Another thing to do is to actually erase the whole disk.Break the raid array configure the drives as AHCI,and make sure that the trim command is supported.Then benchmark the disk (so you know it worked) ,then get the special software your drive manufacturer provides to do a secure erase,assuming they provide one. (normal secure erase utils can make it worse) If not,get a program that can force a trim command to all the sectors on the disk,which does the same thing. Then initialize and benchmark it again. If that was the problem,the performance should be restored. Dont keep doing this. Its not good for the drive to keep erasing every single sector. If each sector is good for 1000 writes,you just took 1000th of its life.If you write,say 100gb to a 250gb disk a day,(say,your editing large files,for instance 24MP 48 bit images in Photoshop or GIMP and using gigabytes of swap space at a time. most gets erased),figure you overwrite the entire disk about every 3 days. (at which point,if the TRIM command does not work,your write performance is going to be trashed) ,but at so at that rate your good for 3000 days or about 8 years.(and thats under hard usage) But every time you do a secure erase you use up 3 days of your drives life, Not something to worry about,but not something to keep doing. (Damn,it didnt work,let me setup this script to do it 10 times in a row..... hmmm that didnt work either,let me update the bios and try that script again... that didnt work either,maybe if I change the drivers.... nope...... maybe if I reset the bios....... nope........ I heard linux can do it.......... Yea youd have to be just dumb enough not to realize what your doing,but smart enough to be dangerous,but if you are,you could spend a couple weeks trying to fix it,and end up doing a hundred write cycles,10% off your drives life. So do what you need to,but dont be stupid.
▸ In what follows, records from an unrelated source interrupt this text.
## config.mk

```make
export PLATFORM = sky130hd
export DESIGN_NAME = ext_control_interrupt_bits
export DESIGN_NICKNAME = d
export VERILOG_FILES = /design/src/logic/ext_irq_pkg.sv /design/src/logic/ext_control_interrupt_bits.sv
export VERILOG_INCLUDE_DIRS = /design/src /design/src/logic
export SDC_FILE = /design/constraint.sdc
export NUM_CORES = 1
export LEC_CHECK = 0
export ABC_AREA = 1
export ABC_CLOCK_PERIOD_IN_PS = 1800
export BUFFER_PORTS_ARGS = -buffer_cell sky130_fd_sc_hd__buf_2
export CORE_ASPECT_RATIO = 0.75
export CORE_MARGIN = 2
export CORE_UTILIZATION = 41
export DETAILED_ROUTE_END_ITERATION = 12
export GPL_ROUTABILITY_DRIVEN = 0
export PLACE_DENSITY = 0.77
export SLEW_MARGIN = 30
export SYNTH_ARGS = -nofsm -noshare
export SYNTH_HDL_FRONTEND = slang
export SYNTH_SLANG_ARGS = --single-unit
```

## constraint.sdc

```tcl
create_clock -name sys_clk_in -period 1.8 [get_ports sys_clk_in]
set_clock_uncertainty 0.2 [all_clocks]
set_input_delay 0.36 -clock sys_clk_in [delete_from_list [all_inputs] [get_ports sys_clk_in]]
set_output_delay 0.36 -clock sys_clk_in [all_outputs]
set_load 0.03 [all_outputs]
```

## src/logic/ext_irq_defs.svh

```systemverilog
// Purpose: Offsets, bit positions and reset values of the interrupt bits
// Assumes: 32-bit APB, one aligned word per register
// Notes:   Definitions only
`ifndef EXT_IRQ_DEFS_SVH
`define EXT_IRQ_DEFS_SVH

// Byte offsets
`define OFS_MAIN_CTRL      8'h00
`define OFS_TEST_FEATURES  8'h10
`define OFS_EXT_CTRL_IRQ   8'h14
`define OFS_WAKE_CTRL      8'h18

// Main control register bits
`define BIT_SOFT_RESET     0
`define BIT_STOP           2
`define BIT_GLOBAL_IRQ_EN  6
`define BIT_IRQ_SUMMARY    7
`define BIT_TX_IRQ         9

// Test and features register bits
`define BIT_TX_BEGUN_MASK  2
`define BIT_TX_BEGUN_FLAG  3
`define BIT_RX_AUTO_STRIP  10

// Extended control and interrupt register bits
`define BIT_WAKE_ACCEPT    5
`define BIT_SYS_IRQ_EN     10
`define BIT_SYS_IRQ        11
`define BIT_TX_DONE_EN     12
`define BIT_TX_DONE_IRQ    13
`define BIT_LAST_TX_EN     14

// Wake control register bits
`define BIT_WAKE_DETECTED  0
`define BIT_WAKE_ACCEPT_EXT 6

// Reset values
`define RST_TX_BEGUN_MASK  1'b1
`define RST_CLEAR          1'b0

// Wake frame figures
`define WAKE_COPIES        5'h10
`define ADDR_BYTES         3'h6

`endif

```

## src/logic/ext_irq_pkg.sv

```systemverilog
// Purpose: Types shared by the interrupt bit block
// Assumes: APB with 32-bit data
// Notes:   Constants live in ext_irq_defs.svh
`default_nettype none
package ext_irq_pkg;

  typedef struct packed {
    logic        psel;
    logic        penable;
    logic        pwrite;
    logic [7:0]  paddr;
    logic [31:0] pwdata;
  } apb_req_t;

  typedef struct packed {
    logic        pready;
    logic        pslverr;
    logic [31:0] prdata;
  } apb_rsp_t;

  typedef struct packed {
    logic tx_begin;
    logic tx_done;
    logic frame_copied;
    logic desc_last_tx_irq_flag;
    logic pci_data_parity;
    logic pci_master_abort;
    logic pci_target_abort;
  } events_t;

  typedef struct packed {
    logic       sof;
    logic       valid;
    logic       eof;
    logic [7:0] data;
  } rx_byte_t;

  typedef enum logic [1:0] {
    WK_IDLE,
    WK_DEST,
    WK_PAYLOAD
  } wake_state_t;

endpackage : ext_irq_pkg
`default_nettype wire
```

## src/logic/ext_control_interrupt_bits.sv

```systemverilog
// Purpose: Transmit, system and wake-frame interrupt bits behind APB
// Assumes: All inputs synchronous to sys_clk_in; events are one-cycle pulses
// Notes:   Zero-wait APB slave, unmapped words answer with pslverr
//
// Notes on behaviour
// - Frame transmit start sets tx begun flag
// - Tx begun irq needs global enable, mask clear
// - Tx begun flag: write one clears; resets, stop
// - Resets force tx begun mask; stop keeps
// - Auto strip removes pad and FCS
// - Resets clear auto strip; stop keeps
// - Obsolete bits ignore writes, read undefined
// - Transmitter finishing frame sets tx done
// - Tx done: write one clears; resets, stop
// - Tx done enable lets it raise summary
// - Parity, master or target abort sets sysirq
// - Parity error sets it regardless of response
// - System irq with enable drives interrupt
// - System irq ignores global enable
// - System irq: write one clears; stop keeps
// - System irq enable; resets clear, stop keeps
// - Accept bit widens wake destination match
// - Wake needs sixteen consecutive station addresses
// - Effective accept is OR of two bits
// - Resets clear wake accept; stop keeps
// - Indicator bits clear by writing ones
// - Global enable gates ordinary sources
//
// The APB register port and the register addresses were chosen for this implementation.
`include "ext_irq_defs.svh"
`timescale 1ns/100ps
`default_nettype none

module ext_control_interrupt_bits (
  // Clock, reset, enable
  input  wire logic                  sys_clk_in,
  input  wire logic                  rst_in,
  input  wire logic                  clk_en_in,
  // Register bus
  input  wire ext_irq_pkg::apb_req_t apb_req_in,
  output ext_irq_pkg::apb_rsp_t      apb_rsp_out,
  // Device events
  input  wire ext_irq_pkg::events_t  events_in,
  input  wire logic                  parity_response_enable_in,
  // Receive byte stream and station address
  input  wire ext_irq_pkg::rx_byte_t rx_byte_in,
  input  wire logic [47:0]           station_phys_addr_in,
  // Controls and interrupt
  output logic                       rx_auto_strip_out,
  output logic                       stop_out,
  output logic                       wake_frame_out,
  output logic                       irq_out_n
);
  import ext_irq_pkg::*;

  // Register state
  logic        global_irq_enable_q;
  logic        stop_q;
  logic        soft_reset_q;
  logic        tx_irq_q;
  logic        tx_begun_flag_q;
  logic        tx_begun_mask_q;
  logic        rx_auto_strip_q;
  logic        last_tx_irq_enable_q;
  logic        tx_done_irq_q;
  logic        tx_done_irq_enable_q;
  logic        system_error_irq_q;
  logic        system_error_irq_enable_q;
  logic        wake_frame_addr_accept_q;
  logic        wake_frame_addr_accept_ext_q;
  logic        wake_detected_q;
  logic [31:0] prdata_q;
  logic        pslverr_q;

  // Bus decode, reset, stop, event and interrupt summary terms
  logic        wr_access;
  logic        setup_phase;
  logic        wr_main;
  logic        wr_feat;
  logic        wr_ext;
  logic        wr_wake;
  logic [31:0] wd;
  logic        clr_all;
  logic        stop_pulse;
  logic        sys_event;
  logic        ordinary_pending;
  logic        irq_summary;

  // Wake frame matcher
  wake_state_t wk_state_q;
  logic [2:0]  wk_pos_q;
  logic [4:0]  wk_copies_q;
  logic        dest_match_q;
  logic        wake_pulse;
  logic        accept_any;
  logic [7:0]  addr_byte;
  logic [7:0]  first_byte;

  function automatic logic hit(input logic [7:0] addr, input logic [7:0] ofs);
    hit = (addr == ofs);
  endfunction : hit

  function automatic logic [7:0] addr_byte_at(input logic [47:0] a, input logic [2:0] i);
    addr_byte_at = a[8 * i +: 8];
  endfunction : addr_byte_at

  assign wd          = apb_req_in.pwdata;
  assign setup_phase = apb_req_in.psel & ~apb_req_in.penable;
  assign wr_access   = apb_req_in.psel & apb_req_in.penable & apb_req_in.pwrite & clk_en_in;
  assign wr_main     = wr_access & hit(apb_req_in.paddr, `OFS_MAIN_CTRL);
  assign wr_feat     = wr_access & hit(apb_req_in.paddr, `OFS_TEST_FEATURES);
  assign wr_ext      = wr_access & hit(apb_req_in.paddr, `OFS_EXT_CTRL_IRQ);
  assign wr_wake     = wr_access & hit(apb_req_in.paddr, `OFS_WAKE_CTRL);

  // Hardware reset or the self-clearing soft reset
  assign clr_all   = rst_in | soft_reset_q;
  // System error parity term ignores the parity response enable
  assign sys_event = events_in.pci_data_parity | events_in.pci_master_abort
                   | events_in.pci_target_abort;
  // A system error forces a stop, as does writing the stop bit
  assign stop_pulse = (wr_main & wd[`BIT_STOP]) | sys_event;

  // Main control: global enable, stop, soft reset
  always_ff @(posedge sys_clk_in) begin
    if (clr_all) begin
      global_irq_enable_q <= `RST_CLEAR;
      stop_q              <= 1'b1;
      soft_reset_q        <= `RST_CLEAR;
    end else if (clk_en_in) begin
      soft_reset_q <= wr_main & wd[`BIT_SOFT_RESET];
      if (stop_pulse) begin
        stop_q              <= 1'b1;
        global_irq_enable_q <= `RST_CLEAR;
      end else if (wr_main) begin
        stop_q              <= wd[`BIT_STOP];
        global_irq_enable_q <= wd[`BIT_GLOBAL_IRQ_EN];
      end
    end
  end

  // Transmit interrupt, qualified by the last-transmit descriptor flag
  always_ff @(posedge sys_clk_in) begin
    if (clr_all) begin
      tx_irq_q <= `RST_CLEAR;
    end else if (clk_en_in) begin
      if (events_in.frame_copied &
          (~last_tx_irq_enable_q | events_in.desc_last_tx_irq_flag)) begin
        tx_irq_q <= 1'b1;
      end else if (stop_pulse) begin
        tx_irq_q <= `RST_CLEAR;
      end else if (wr_main & wd[`BIT_TX_IRQ]) begin
        tx_irq_q <= `RST_CLEAR;
      end
    end
  end

  // Test and features: transmit start flag and mask, auto strip
  always_ff @(posedge sys_clk_in) begin
    if (clr_all) begin
      tx_begun_flag_q <= `RST_CLEAR;
      tx_begun_mask_q <= `RST_TX_BEGUN_MASK;
      rx_auto_strip_q <= `RST_CLEAR;
    end else if (clk_en_in) begin
      // Set wins over a clear in the same cycle
      if (events_in.tx_begin) begin
        tx_begun_flag_q <= 1'b1;
      end else if (stop_pulse) begin
        tx_begun_flag_q <= `RST_CLEAR;
      end else if (wr_feat & wd[`BIT_TX_BEGUN_FLAG]) begin
        tx_begun_flag_q <= `RST_CLEAR;
      end
      if (wr_feat) begin
        tx_begun_mask_q <= wd[`BIT_TX_BEGUN_MASK];
        rx_auto_strip_q <= wd[`BIT_RX_AUTO_STRIP];
      end
    end
  end

  // Extended control: enables that survive stop
  always_ff @(posedge sys_clk_in) begin
    if (clr_all) begin
      last_tx_irq_enable_q      <= `RST_CLEAR;
      tx_done_irq_enable_q      <= `RST_CLEAR;
      system_error_irq_enable_q <= `RST_CLEAR;
      wake_frame_addr_accept_q  <= `RST_CLEAR;
    end else if (clk_en_in && wr_ext) begin
      last_tx_irq_enable_q      <= wd[`BIT_LAST_TX_EN];
      tx_done_irq_enable_q      <= wd[`BIT_TX_DONE_EN];
      system_error_irq_enable_q <= wd[`BIT_SYS_IRQ_EN];
      wake_frame_addr_accept_q  <= wd[`BIT_WAKE_ACCEPT];
    end
  end

  // Transmission done indicator
  always_ff @(posedge sys_clk_in) begin
    if (clr_all) begin
      tx_done_irq_q <= `RST_CLEAR;
    end else if (clk_en_in) begin
      if (events_in.tx_done) begin
        tx_done_irq_q <= 1'b1;
      end else if (stop_pulse) begin
        tx_done_irq_q <= `RST_CLEAR;
      end else if (wr_ext & wd[`BIT_TX_DONE_IRQ]) begin
        tx_done_irq_q <= `RST_CLEAR;
      end
    end
  end

  // System error indicator; stop does not clear it, so it outlives the stop it causes
  always_ff @(posedge sys_clk_in) begin
    if (clr_all) begin
      system_error_irq_q <= `RST_CLEAR;
    end else if (clk_en_in) begin
      if (sys_event) begin
        system_error_irq_q <= 1'b1;
      end else if (wr_ext & wd[`BIT_SYS_IRQ]) begin
        system_error_irq_q <= `RST_CLEAR;
      end
    end
  end

  // Wake control: extension accept bit and detected indicator
  always_ff @(posedge sys_clk_in) begin
    if (clr_all) begin
      wake_frame_addr_accept_ext_q <= `RST_CLEAR;
      wake_detected_q              <= `RST_CLEAR;
    end else if (clk_en_in) begin
      if (wr_wake) begin
        wake_frame_addr_accept_ext_q <= wd[`BIT_WAKE_ACCEPT_EXT];
      end
      if (wake_pulse) begin
        wake_detected_q <= 1'b1;
      end else if (wr_wake & wd[`BIT_WAKE_DETECTED]) begin
        wake_detected_q <= `RST_CLEAR;
      end
    end
  end

  // Wake frame matcher over the receive byte stream
  assign accept_any = wake_frame_addr_accept_q | wake_frame_addr_accept_ext_q;
  assign addr_byte  = addr_byte_at(station_phys_addr_in, wk_pos_q);
  assign first_byte = addr_byte_at(station_phys_addr_in, 3'h0);
  assign wake_pulse = clk_en_in & rx_byte_in.valid & (wk_state_q == WK_PAYLOAD)
                    & dest_match_q & (wk_copies_q == `WAKE_COPIES - 5'h1)
                    & (wk_pos_q == `ADDR_BYTES - 3'h1) & (rx_byte_in.data == addr_byte);

  always_ff @(posedge sys_clk_in) begin
    if (clr_all) begin
      wk_state_q   <= WK_IDLE;
      wk_pos_q     <= 3'h0;
      wk_copies_q  <= 5'h0;
      dest_match_q <= `RST_CLEAR;
    end else if (clk_en_in && rx_byte_in.valid) begin
      if (rx_byte_in.sof) begin
        // Destination byte 0; broadcast and multicast pass only with accept
        wk_state_q   <= WK_DEST;
        wk_pos_q     <= 3'h1;
        wk_copies_q  <= 5'h0;
        dest_match_q <= accept_any | (rx_byte_in.data == first_byte);
      end else if (rx_byte_in.eof) begin
        wk_state_q <= WK_IDLE;
      end else begin
        case (wk_state_q)
          WK_DEST: begin
            dest_match_q <= dest_match_q & (accept_any | (rx_byte_in.data == addr_byte));
            if (wk_pos_q == `ADDR_BYTES - 3'h1) begin
              wk_state_q <= WK_PAYLOAD;
              wk_pos_q   <= 3'h0;
            end else begin
              wk_pos_q <= wk_pos_q + 3'h1;
            end
          end
          WK_PAYLOAD: begin
            // A broken run restarts, possibly on this very byte
            if (rx_byte_in.data == addr_byte) begin
              if (wk_pos_q == `ADDR_BYTES - 3'h1) begin
                wk_pos_q    <= 3'h0;
                wk_copies_q <= (wk_copies_q == `WAKE_COPIES - 5'h1) ? 5'h0 : wk_copies_q + 5'h1;
              end else begin
                wk_pos_q <= wk_pos_q + 3'h1;
              end
            end else begin
              wk_copies_q <= 5'h0;
              wk_pos_q    <= (rx_byte_in.data == first_byte) ? 3'h1 : 3'h0;
            end
          end
          default: begin
            wk_pos_q <= 3'h0;
          end
        endcase
      end
    end
  end

  // Interrupt summary and output
  assign ordinary_pending = (tx_begun_flag_q & ~tx_begun_mask_q)
                          | (tx_done_irq_q & tx_done_irq_enable_q)
                          | tx_irq_q;
  assign irq_summary = ordinary_pending
                     | (system_error_irq_q & system_error_irq_enable_q);
  // System error term bypasses the global enable, which its own stop clears
  assign irq_out_n = ~((ordinary_pending & global_irq_enable_q)
                     | (system_error_irq_q & system_error_irq_enable_q));

  // Read data captured in the setup phase; obsolete bits read zero
  always_ff @(posedge sys_clk_in) begin
    if (rst_in) begin
      prdata_q  <= 32'h0;
      pslverr_q <= 1'b0;
    end else if (clk_en_in && setup_phase) begin
      prdata_q  <= 32'h0;
      pslverr_q <= 1'b0;
      case (apb_req_in.paddr)
        `OFS_MAIN_CTRL: begin
          prdata_q[`BIT_STOP]          <= stop_q;
          prdata_q[`BIT_GLOBAL_IRQ_EN] <= global_irq_enable_q;
          prdata_q[`BIT_IRQ_SUMMARY]   <= irq_summary;
          prdata_q[`BIT_TX_IRQ]        <= tx_irq_q;
        end
        `OFS_TEST_FEATURES: begin
          prdata_q[`BIT_TX_BEGUN_MASK] <= tx_begun_mask_q;
          prdata_q[`BIT_TX_BEGUN_FLAG] <= tx_begun_flag_q;
          prdata_q[`BIT_RX_AUTO_STRIP] <= rx_auto_strip_q;
        end
        `OFS_EXT_CTRL_IRQ: begin
          prdata_q[`BIT_WAKE_ACCEPT] <= wake_frame_addr_accept_q;
          prdata_q[`BIT_SYS_IRQ_EN]  <= system_error_irq_enable_q;
          prdata_q[`BIT_SYS_IRQ]     <= system_error_irq_q;
          prdata_q[`BIT_TX_DONE_EN]  <= tx_done_irq_enable_q;
          prdata_q[`BIT_TX_DONE_IRQ] <= tx_done_irq_q;
          prdata_q[`BIT_LAST_TX_EN]  <= last_tx_irq_enable_q;
        end
        `OFS_WAKE_CTRL: begin
          prdata_q[`BIT_WAKE_DETECTED]   <= wake_detected_q;
          prdata_q[`BIT_WAKE_ACCEPT_EXT] <= wake_frame_addr_accept_ext_q;
        end
        default: begin
          pslverr_q <= 1'b1;
        end
      endcase
    end
  end

  assign apb_rsp_out.pready  = 1'b1;
  assign apb_rsp_out.pslverr = pslverr_q & apb_req_in.psel & apb_req_in.penable;
  assign apb_rsp_out.prdata  = prdata_q;

  assign rx_auto_strip_out = rx_auto_strip_q;
  assign stop_out          = stop_q;
  assign wake_frame_out    = wake_detected_q;

endmodule : ext_control_interrupt_bits
`default_nettype wire

```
Next thing to do is to get windows working right on another drive. Turn off all the stuff like superfectch and prefetch and set the swap to off,so its not writing anything that it does not have to. Now let it boot up and see what happens. If it comes up nice and fast,so far so good. Make sure trim is active. If not,fix it now. Benchmark the array. Do you have a serious loss of write operations vs a single disk? THen its latency. If its good turn on the swap and such,and see if it still boots nice an fast and if it keeps rebooting fast. If that fixes it,your good to go. Now that trim works,it should keep working. If it always boots slower,even on a fresh drive with most of the writing turned off and trim working,or if it slows down the instant you turn on all the stuff with heavy writing,then you know you have a problem with latency,but you already knew that from the benchmark,you were just hoping you could get a net gain from the two drives. Buy a raid card made for solid state drives.